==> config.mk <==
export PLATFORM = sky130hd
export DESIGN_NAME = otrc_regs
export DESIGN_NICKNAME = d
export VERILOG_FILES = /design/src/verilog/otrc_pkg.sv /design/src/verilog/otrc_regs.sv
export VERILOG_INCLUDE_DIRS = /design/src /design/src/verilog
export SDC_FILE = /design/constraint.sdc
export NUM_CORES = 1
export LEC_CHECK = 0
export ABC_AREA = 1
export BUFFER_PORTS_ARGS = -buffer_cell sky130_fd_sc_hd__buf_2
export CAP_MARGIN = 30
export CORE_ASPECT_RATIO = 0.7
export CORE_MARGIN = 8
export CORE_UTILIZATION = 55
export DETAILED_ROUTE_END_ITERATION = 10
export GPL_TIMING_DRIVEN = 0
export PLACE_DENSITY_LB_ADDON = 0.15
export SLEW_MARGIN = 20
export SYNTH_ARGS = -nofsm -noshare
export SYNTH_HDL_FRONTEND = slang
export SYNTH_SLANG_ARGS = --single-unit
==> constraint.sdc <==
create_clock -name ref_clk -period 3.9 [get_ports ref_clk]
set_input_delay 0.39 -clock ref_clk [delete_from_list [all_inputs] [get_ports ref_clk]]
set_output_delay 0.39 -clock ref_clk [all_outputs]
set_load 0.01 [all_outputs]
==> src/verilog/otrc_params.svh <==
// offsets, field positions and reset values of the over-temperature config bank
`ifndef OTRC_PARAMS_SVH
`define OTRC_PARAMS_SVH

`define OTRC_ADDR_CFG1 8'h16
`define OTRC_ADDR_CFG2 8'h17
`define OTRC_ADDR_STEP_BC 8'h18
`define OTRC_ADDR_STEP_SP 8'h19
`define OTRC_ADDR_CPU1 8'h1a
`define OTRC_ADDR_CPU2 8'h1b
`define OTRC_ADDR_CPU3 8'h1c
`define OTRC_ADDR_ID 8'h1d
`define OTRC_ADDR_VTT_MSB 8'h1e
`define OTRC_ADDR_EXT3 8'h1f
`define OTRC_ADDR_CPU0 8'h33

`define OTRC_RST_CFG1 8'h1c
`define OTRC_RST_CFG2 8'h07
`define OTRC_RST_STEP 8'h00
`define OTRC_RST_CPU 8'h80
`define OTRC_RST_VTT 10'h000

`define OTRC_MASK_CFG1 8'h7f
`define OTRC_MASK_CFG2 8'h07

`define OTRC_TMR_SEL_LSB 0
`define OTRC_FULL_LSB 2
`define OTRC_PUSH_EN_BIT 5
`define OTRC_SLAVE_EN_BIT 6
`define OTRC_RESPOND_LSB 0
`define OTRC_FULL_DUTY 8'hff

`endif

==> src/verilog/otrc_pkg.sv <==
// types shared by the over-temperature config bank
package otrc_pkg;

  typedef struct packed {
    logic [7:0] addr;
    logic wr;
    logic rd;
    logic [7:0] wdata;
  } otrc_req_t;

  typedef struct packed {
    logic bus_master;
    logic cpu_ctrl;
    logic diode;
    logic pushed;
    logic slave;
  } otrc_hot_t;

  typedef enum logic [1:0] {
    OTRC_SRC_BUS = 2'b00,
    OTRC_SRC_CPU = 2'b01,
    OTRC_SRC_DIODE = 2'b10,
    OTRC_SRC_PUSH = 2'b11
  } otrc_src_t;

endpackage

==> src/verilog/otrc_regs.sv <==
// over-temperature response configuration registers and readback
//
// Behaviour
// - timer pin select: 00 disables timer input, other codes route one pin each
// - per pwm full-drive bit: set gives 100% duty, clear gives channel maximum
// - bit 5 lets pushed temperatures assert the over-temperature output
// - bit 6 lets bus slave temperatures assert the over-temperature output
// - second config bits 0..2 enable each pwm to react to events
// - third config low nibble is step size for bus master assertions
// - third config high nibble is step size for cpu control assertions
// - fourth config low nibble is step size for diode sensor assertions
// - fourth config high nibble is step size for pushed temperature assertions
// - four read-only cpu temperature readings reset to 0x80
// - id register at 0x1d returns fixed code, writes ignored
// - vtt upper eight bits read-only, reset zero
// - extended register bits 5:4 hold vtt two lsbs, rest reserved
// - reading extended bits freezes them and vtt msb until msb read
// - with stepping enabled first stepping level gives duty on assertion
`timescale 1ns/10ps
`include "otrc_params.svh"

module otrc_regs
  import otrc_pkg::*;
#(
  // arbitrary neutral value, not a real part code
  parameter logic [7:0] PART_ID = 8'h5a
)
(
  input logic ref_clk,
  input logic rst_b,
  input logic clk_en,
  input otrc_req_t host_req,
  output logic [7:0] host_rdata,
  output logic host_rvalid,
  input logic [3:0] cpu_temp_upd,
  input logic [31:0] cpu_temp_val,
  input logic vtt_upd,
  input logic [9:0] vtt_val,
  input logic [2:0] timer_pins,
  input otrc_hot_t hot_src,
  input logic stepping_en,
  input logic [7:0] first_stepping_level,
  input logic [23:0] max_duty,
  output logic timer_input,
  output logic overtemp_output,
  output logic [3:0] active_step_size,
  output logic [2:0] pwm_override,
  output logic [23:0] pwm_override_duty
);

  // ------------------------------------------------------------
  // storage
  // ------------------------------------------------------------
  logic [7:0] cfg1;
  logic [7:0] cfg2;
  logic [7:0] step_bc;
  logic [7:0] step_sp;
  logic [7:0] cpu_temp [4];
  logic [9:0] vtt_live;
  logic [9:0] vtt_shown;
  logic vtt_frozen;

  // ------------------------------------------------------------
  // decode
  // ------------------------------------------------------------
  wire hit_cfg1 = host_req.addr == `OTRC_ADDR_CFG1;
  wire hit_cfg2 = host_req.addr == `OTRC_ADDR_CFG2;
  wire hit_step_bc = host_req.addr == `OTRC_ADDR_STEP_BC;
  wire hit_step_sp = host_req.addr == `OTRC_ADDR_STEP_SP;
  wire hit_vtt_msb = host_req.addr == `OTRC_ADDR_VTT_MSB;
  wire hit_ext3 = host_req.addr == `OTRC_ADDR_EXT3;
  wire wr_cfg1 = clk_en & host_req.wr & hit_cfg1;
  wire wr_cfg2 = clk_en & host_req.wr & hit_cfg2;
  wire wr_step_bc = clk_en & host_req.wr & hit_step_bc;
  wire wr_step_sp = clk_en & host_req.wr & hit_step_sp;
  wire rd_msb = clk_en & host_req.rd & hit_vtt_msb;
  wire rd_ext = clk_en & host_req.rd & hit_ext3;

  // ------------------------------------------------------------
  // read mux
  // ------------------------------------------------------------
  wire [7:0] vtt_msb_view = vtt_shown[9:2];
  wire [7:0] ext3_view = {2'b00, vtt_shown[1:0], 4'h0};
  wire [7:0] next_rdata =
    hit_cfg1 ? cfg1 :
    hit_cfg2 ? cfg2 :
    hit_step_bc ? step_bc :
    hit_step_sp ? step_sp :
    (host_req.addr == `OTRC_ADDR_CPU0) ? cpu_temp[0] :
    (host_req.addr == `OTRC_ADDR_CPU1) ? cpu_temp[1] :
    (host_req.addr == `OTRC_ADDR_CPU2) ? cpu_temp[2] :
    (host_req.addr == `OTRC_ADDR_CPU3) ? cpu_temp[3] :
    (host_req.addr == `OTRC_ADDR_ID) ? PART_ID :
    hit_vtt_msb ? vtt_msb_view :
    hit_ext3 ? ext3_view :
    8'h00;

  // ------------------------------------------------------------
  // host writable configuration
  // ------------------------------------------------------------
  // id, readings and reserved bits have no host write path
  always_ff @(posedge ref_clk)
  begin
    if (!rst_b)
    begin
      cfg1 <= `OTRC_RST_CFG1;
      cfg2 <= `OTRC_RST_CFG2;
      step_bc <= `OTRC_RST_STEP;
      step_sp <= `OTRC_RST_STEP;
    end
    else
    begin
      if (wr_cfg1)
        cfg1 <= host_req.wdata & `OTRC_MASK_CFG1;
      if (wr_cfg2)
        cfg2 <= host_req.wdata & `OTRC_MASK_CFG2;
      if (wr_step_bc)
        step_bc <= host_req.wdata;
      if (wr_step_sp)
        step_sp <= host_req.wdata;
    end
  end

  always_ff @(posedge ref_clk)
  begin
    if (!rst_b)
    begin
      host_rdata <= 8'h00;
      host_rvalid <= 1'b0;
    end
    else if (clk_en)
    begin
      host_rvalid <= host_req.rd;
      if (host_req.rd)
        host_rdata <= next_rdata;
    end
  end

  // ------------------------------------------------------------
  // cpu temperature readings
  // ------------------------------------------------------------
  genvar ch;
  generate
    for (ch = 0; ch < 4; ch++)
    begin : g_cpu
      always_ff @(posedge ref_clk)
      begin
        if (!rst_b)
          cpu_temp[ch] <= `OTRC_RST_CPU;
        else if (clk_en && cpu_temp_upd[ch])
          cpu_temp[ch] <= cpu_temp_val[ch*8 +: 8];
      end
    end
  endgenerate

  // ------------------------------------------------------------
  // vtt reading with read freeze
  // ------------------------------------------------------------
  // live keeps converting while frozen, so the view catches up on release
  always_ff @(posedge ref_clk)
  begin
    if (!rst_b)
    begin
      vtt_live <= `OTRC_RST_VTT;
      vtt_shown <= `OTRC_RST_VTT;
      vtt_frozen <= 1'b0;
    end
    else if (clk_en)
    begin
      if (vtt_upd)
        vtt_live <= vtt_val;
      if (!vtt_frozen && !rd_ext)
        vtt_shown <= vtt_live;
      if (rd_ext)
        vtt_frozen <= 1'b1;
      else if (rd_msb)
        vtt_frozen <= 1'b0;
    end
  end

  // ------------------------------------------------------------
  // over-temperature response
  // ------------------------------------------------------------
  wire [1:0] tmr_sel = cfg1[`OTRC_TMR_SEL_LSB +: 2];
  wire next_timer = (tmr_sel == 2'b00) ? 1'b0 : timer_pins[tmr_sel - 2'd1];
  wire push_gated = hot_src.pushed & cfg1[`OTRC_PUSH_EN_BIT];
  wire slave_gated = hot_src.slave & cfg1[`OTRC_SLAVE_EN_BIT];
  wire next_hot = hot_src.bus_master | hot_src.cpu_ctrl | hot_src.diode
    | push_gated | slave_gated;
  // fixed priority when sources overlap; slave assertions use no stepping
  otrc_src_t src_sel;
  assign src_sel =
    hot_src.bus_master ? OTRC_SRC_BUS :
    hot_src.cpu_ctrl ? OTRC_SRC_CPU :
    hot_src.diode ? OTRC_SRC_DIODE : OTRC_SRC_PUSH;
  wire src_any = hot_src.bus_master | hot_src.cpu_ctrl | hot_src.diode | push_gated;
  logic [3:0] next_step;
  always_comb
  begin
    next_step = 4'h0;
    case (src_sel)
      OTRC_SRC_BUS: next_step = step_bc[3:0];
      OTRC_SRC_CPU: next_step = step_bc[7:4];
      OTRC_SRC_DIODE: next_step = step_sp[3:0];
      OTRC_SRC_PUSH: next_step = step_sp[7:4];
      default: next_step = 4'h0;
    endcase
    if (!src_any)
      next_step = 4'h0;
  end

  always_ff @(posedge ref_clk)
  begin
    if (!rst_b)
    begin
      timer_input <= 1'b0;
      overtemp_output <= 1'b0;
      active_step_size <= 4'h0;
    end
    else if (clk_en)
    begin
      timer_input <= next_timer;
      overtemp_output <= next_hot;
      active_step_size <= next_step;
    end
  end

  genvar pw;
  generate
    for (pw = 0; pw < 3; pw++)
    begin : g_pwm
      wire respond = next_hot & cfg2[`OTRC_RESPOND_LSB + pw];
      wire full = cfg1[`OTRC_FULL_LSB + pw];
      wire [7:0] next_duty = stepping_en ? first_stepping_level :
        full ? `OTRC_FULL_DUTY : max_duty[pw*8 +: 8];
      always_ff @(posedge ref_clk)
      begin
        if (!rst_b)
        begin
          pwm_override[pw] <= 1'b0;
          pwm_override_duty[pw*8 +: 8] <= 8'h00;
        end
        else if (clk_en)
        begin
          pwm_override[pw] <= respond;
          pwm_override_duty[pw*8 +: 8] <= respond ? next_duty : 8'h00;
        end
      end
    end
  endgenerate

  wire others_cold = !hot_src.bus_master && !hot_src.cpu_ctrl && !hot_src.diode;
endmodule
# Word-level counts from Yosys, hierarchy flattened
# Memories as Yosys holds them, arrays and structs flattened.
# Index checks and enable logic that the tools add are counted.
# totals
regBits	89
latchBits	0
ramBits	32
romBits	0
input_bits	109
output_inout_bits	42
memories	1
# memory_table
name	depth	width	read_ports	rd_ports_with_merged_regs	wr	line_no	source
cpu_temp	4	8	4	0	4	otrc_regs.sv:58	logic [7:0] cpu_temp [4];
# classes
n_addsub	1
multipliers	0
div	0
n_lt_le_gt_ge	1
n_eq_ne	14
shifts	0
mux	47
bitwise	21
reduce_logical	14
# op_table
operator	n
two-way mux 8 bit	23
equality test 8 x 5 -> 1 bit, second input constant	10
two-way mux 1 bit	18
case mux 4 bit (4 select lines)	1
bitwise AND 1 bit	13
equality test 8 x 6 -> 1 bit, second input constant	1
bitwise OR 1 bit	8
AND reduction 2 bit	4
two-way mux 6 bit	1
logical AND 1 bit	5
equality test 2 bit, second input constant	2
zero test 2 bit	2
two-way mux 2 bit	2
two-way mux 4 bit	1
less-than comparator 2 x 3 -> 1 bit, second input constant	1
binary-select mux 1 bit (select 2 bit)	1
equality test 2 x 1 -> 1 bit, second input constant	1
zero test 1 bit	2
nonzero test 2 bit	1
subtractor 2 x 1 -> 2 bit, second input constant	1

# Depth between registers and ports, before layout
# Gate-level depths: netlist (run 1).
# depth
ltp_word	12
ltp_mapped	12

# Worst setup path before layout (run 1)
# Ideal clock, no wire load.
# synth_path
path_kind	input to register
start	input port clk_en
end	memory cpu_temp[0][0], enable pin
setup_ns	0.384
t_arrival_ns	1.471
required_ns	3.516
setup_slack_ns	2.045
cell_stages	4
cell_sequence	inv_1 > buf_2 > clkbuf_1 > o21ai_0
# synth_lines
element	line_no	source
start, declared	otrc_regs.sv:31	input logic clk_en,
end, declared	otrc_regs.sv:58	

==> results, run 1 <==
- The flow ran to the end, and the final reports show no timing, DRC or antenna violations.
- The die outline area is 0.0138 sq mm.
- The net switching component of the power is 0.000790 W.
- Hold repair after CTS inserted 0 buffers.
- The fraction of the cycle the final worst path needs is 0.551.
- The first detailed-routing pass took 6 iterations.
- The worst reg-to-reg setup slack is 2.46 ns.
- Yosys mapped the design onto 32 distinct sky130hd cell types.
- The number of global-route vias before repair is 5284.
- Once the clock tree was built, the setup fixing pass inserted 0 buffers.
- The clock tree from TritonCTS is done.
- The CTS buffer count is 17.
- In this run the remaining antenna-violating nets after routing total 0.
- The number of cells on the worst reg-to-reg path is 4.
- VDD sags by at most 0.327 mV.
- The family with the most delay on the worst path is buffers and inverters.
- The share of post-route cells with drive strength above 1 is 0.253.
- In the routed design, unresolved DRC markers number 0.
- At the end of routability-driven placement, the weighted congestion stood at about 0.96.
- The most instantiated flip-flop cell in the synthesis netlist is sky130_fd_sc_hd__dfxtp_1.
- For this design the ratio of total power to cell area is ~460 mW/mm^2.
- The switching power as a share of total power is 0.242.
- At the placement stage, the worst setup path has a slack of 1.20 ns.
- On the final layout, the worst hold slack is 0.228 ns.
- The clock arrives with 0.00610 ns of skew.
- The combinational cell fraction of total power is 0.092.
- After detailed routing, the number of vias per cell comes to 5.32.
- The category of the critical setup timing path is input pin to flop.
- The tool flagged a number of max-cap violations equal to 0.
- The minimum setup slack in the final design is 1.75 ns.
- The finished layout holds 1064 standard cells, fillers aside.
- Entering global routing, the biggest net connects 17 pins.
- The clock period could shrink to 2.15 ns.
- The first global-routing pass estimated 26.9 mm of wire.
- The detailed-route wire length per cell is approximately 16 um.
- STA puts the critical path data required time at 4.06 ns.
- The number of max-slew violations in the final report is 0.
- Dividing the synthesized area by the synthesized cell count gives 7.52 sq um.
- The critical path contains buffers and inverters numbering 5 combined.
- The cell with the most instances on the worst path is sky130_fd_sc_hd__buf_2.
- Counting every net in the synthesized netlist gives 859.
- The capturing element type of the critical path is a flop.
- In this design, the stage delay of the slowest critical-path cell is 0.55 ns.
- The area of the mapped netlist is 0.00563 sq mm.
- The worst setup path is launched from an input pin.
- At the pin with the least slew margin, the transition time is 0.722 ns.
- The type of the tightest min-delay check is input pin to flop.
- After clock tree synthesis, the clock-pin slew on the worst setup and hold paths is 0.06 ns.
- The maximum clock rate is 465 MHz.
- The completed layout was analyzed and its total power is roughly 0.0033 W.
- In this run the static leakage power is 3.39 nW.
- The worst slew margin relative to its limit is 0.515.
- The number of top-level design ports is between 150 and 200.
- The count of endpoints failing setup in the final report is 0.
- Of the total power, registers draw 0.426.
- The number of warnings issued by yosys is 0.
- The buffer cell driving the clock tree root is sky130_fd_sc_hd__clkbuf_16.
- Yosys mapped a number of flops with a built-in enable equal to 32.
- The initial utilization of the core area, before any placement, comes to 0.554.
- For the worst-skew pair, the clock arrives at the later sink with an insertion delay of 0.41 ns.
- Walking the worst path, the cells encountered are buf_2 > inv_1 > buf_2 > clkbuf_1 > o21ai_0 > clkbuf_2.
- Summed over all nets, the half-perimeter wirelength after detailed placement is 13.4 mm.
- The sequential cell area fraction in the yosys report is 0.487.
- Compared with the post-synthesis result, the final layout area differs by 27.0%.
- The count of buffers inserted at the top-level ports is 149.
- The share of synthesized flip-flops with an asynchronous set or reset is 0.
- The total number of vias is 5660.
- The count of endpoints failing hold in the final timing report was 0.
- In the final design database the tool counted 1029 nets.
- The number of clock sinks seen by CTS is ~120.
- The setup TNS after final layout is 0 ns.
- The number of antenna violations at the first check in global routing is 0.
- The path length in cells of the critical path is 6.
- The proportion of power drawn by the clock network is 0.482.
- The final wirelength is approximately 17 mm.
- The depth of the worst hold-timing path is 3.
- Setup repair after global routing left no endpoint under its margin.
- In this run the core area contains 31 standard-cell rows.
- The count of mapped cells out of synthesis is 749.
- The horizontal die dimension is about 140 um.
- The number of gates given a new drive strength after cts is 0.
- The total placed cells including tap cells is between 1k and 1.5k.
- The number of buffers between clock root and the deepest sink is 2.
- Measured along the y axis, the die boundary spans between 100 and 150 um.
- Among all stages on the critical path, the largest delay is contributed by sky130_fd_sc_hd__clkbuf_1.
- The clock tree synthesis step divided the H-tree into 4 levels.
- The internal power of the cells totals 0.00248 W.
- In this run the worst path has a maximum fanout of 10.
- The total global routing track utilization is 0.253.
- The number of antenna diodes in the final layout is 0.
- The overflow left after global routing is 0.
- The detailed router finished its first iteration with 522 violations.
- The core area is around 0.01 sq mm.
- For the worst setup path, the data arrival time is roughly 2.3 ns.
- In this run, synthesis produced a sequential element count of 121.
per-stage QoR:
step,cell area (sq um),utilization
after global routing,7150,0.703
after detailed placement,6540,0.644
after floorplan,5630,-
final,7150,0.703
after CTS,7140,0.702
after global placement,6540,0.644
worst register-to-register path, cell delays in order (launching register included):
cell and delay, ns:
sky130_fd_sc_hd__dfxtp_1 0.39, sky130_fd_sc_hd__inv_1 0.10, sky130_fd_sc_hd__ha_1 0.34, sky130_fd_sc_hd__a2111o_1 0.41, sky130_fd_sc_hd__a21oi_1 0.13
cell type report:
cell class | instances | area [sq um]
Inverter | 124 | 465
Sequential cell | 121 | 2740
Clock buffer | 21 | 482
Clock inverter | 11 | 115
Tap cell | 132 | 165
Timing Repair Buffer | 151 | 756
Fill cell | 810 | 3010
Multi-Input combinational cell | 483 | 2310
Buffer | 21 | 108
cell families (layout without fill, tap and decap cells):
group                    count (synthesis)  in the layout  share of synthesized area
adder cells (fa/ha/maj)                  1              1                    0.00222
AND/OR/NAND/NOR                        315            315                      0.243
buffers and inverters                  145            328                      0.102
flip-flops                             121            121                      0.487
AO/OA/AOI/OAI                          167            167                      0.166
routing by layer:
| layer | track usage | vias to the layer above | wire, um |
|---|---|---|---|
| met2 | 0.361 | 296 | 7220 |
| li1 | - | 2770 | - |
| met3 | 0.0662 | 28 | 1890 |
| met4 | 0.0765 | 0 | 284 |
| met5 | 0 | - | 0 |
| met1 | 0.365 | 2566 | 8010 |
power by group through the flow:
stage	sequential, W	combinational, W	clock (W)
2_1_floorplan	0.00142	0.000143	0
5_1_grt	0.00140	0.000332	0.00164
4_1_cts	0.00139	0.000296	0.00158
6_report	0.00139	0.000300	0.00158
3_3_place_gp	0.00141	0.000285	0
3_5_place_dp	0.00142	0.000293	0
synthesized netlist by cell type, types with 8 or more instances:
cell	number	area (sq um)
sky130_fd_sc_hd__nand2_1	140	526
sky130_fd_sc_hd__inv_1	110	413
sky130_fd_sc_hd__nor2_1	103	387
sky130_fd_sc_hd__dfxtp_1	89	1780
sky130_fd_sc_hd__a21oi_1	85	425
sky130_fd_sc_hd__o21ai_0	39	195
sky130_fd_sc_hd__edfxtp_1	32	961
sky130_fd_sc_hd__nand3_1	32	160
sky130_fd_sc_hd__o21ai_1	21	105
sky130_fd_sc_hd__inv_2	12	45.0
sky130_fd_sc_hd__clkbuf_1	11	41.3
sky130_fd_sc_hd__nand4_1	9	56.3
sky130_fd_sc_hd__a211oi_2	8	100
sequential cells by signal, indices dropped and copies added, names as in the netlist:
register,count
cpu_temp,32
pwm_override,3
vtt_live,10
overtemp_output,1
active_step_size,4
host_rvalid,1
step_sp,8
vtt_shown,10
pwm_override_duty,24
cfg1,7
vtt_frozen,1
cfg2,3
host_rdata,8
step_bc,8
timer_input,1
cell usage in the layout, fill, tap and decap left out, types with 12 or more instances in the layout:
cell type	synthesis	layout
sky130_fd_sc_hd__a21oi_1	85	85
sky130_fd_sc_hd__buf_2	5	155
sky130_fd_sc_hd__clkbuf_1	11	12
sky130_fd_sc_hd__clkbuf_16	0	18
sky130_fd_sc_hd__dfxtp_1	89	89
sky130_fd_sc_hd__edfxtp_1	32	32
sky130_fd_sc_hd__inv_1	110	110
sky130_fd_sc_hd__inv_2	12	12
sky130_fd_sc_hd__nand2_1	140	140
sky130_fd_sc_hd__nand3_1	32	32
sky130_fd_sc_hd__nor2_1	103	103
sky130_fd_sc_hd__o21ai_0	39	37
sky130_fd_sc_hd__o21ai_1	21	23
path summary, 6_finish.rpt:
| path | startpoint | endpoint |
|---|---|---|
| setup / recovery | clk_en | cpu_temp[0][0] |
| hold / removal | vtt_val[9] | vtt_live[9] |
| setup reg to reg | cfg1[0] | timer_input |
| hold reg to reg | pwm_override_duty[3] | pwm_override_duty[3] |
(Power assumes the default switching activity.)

■ ■ ■ ■

*Work item*.
Wherever the word "constant" turns up in the records, copy out the line it is on.

*Your response*.
equality test 8 x 5 -> 1 bit, second input constant	10
equality test 8 x 6 -> 1 bit, second input constant	1
equality test 2 bit, second input constant	2
less-than comparator 2 x 3 -> 1 bit, second input constant	1
equality test 2 x 1 -> 1 bit, second input constant	1
subtractor 2 x 1 -> 2 bit, second input constant	1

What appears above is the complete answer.